» SUPPLIED ENTRIES:

######

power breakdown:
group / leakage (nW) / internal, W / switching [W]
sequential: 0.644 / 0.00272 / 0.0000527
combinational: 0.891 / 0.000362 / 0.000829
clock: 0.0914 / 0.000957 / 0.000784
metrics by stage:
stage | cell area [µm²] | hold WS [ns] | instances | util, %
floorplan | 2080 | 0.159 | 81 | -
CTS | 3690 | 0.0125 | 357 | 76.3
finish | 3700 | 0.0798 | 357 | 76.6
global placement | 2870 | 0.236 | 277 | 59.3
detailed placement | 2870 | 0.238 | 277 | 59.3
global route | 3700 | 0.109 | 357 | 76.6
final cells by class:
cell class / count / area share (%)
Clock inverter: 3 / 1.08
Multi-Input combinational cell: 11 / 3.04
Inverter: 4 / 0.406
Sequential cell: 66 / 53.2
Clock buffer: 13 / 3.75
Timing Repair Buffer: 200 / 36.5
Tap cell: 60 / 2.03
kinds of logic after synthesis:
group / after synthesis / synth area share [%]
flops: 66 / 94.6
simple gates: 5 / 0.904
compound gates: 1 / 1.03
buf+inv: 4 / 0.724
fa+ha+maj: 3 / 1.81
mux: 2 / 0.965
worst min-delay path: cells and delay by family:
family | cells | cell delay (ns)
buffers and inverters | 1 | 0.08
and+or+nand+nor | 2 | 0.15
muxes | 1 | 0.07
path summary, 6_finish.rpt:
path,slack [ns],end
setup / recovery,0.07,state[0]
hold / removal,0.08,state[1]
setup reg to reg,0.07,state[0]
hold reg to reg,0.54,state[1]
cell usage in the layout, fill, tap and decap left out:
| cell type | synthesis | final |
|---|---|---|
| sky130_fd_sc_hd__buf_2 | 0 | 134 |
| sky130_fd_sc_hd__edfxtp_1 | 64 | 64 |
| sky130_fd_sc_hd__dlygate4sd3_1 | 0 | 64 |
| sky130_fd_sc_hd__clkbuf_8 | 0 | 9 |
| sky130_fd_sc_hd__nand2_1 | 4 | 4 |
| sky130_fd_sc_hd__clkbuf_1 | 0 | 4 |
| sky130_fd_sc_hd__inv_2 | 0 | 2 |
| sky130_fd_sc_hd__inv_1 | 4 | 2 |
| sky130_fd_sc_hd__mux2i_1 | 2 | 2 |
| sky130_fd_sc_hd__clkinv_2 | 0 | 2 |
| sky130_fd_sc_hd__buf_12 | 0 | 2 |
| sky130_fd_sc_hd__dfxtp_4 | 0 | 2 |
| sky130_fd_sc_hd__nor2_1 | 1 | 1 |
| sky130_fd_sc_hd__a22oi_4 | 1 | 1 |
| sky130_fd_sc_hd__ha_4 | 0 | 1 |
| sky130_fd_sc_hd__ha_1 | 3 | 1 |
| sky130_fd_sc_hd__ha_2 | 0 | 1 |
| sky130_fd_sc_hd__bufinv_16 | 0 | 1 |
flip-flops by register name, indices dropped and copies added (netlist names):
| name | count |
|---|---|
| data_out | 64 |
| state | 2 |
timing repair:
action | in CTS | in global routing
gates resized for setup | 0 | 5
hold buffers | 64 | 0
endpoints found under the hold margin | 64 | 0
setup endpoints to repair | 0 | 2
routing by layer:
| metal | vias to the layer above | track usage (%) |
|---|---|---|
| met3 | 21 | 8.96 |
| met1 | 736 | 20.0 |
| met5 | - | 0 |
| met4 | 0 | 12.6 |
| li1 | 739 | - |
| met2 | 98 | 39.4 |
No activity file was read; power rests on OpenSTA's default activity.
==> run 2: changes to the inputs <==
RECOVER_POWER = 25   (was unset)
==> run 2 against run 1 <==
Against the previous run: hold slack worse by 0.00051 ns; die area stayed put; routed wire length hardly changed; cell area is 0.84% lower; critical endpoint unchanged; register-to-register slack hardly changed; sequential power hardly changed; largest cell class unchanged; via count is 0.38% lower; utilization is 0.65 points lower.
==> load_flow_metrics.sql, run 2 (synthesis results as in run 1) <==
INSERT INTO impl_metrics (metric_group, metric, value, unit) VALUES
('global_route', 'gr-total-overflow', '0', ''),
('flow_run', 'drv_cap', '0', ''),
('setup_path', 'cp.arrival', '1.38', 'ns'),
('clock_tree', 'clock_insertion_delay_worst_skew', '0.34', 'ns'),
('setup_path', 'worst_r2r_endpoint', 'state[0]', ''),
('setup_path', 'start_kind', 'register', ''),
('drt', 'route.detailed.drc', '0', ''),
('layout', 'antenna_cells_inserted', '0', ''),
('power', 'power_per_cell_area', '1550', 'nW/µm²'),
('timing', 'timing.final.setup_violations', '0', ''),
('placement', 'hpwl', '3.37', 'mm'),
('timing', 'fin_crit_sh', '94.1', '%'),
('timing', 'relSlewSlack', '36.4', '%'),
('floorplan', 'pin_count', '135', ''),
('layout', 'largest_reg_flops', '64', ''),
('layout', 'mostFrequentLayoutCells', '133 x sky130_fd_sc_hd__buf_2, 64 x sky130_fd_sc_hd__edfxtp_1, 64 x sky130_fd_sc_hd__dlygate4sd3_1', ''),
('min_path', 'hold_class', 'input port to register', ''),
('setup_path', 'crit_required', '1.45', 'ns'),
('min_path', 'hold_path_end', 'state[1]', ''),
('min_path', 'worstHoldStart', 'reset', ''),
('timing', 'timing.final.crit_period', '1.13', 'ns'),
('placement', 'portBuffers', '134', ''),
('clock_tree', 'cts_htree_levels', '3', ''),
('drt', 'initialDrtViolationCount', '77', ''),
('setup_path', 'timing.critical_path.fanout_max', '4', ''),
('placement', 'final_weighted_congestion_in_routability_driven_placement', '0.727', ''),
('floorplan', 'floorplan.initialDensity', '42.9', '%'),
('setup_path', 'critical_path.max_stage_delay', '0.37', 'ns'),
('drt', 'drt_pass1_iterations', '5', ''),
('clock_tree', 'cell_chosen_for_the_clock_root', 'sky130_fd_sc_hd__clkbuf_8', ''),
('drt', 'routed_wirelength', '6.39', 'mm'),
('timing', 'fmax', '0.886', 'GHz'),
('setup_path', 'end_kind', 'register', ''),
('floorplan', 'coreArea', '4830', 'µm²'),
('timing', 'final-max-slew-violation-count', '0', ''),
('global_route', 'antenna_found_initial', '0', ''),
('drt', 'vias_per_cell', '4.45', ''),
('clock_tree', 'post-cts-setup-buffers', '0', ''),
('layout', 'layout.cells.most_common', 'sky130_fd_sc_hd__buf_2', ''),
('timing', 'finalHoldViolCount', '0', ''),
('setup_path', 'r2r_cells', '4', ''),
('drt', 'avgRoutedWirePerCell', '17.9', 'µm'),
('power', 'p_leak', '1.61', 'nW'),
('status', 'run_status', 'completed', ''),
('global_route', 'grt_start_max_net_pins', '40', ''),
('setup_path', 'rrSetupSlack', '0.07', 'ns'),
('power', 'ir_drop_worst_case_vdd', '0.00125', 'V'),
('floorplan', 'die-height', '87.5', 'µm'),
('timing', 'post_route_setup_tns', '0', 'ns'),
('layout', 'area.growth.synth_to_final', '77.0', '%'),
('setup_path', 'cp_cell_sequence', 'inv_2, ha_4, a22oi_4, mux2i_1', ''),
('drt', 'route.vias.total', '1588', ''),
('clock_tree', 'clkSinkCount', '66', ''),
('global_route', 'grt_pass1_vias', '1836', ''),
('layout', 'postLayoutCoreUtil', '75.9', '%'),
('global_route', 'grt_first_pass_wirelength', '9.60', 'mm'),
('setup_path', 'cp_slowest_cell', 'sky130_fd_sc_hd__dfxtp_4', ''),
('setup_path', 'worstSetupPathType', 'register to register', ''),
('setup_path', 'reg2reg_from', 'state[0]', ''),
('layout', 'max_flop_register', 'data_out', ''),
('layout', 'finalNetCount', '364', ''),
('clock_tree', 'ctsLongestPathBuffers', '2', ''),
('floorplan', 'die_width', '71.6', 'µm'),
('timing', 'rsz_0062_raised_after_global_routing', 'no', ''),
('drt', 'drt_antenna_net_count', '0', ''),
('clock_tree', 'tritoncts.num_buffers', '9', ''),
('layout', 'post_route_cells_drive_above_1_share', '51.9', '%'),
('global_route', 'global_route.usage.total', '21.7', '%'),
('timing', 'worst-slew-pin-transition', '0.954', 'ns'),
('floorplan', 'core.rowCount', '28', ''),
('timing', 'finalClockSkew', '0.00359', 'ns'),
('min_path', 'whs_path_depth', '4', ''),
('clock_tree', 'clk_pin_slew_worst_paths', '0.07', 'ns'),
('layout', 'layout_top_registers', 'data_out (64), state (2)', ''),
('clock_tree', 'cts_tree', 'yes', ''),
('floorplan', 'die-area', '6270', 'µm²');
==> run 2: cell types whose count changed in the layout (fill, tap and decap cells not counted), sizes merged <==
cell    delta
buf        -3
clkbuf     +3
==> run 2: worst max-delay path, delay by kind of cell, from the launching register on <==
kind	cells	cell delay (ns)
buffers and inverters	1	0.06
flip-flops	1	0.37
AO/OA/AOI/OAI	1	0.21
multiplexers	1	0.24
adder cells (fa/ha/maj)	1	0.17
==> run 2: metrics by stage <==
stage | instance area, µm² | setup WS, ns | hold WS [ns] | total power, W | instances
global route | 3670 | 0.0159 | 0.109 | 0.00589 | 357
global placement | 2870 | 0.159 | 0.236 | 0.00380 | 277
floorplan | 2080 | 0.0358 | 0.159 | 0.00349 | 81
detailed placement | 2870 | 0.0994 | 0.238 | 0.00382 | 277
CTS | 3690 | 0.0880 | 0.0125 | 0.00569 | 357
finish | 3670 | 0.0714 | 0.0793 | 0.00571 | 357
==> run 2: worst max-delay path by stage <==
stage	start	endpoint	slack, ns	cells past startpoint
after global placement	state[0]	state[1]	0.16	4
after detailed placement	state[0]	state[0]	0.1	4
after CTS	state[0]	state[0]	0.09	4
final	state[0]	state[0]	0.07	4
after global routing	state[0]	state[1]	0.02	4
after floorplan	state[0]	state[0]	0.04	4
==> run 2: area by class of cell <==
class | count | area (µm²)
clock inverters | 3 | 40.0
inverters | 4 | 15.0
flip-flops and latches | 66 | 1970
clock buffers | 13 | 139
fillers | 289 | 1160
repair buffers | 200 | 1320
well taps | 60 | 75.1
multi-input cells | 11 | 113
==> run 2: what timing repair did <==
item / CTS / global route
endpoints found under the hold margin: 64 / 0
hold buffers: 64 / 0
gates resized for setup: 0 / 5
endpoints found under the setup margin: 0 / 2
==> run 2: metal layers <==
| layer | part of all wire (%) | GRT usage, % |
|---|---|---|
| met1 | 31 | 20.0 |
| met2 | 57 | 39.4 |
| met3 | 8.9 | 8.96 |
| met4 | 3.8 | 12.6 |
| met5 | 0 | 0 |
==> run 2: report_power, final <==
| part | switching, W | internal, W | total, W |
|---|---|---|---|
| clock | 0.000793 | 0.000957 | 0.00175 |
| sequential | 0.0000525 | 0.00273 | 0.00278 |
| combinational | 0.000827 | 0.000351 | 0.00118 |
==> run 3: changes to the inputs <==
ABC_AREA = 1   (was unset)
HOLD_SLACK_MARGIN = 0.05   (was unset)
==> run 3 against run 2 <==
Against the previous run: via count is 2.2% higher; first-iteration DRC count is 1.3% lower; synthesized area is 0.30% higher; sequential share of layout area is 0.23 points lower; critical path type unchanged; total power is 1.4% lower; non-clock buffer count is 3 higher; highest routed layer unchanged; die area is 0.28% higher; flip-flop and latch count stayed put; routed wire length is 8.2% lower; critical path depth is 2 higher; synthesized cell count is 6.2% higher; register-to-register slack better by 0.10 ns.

######

» EXERCISE: Can you repeat, word for word, every line above from the one containing "global placement | 2870 | 0.236 | 277 | 59.3" down to the one containing "simple gates: 5 / 0.904", including both?

» RESPONSE BELOW:
global placement | 2870 | 0.236 | 277 | 59.3
detailed placement | 2870 | 0.238 | 277 | 59.3
global route | 3700 | 0.109 | 357 | 76.6
final cells by class:
cell class / count / area share (%)
Clock inverter: 3 / 1.08
Multi-Input combinational cell: 11 / 3.04
Inverter: 4 / 0.406
Sequential cell: 66 / 53.2
Clock buffer: 13 / 3.75
Timing Repair Buffer: 200 / 36.5
Tap cell: 60 / 2.03
kinds of logic after synthesis:
group / after synthesis / synth area share [%]
flops: 66 / 94.6
simple gates: 5 / 0.904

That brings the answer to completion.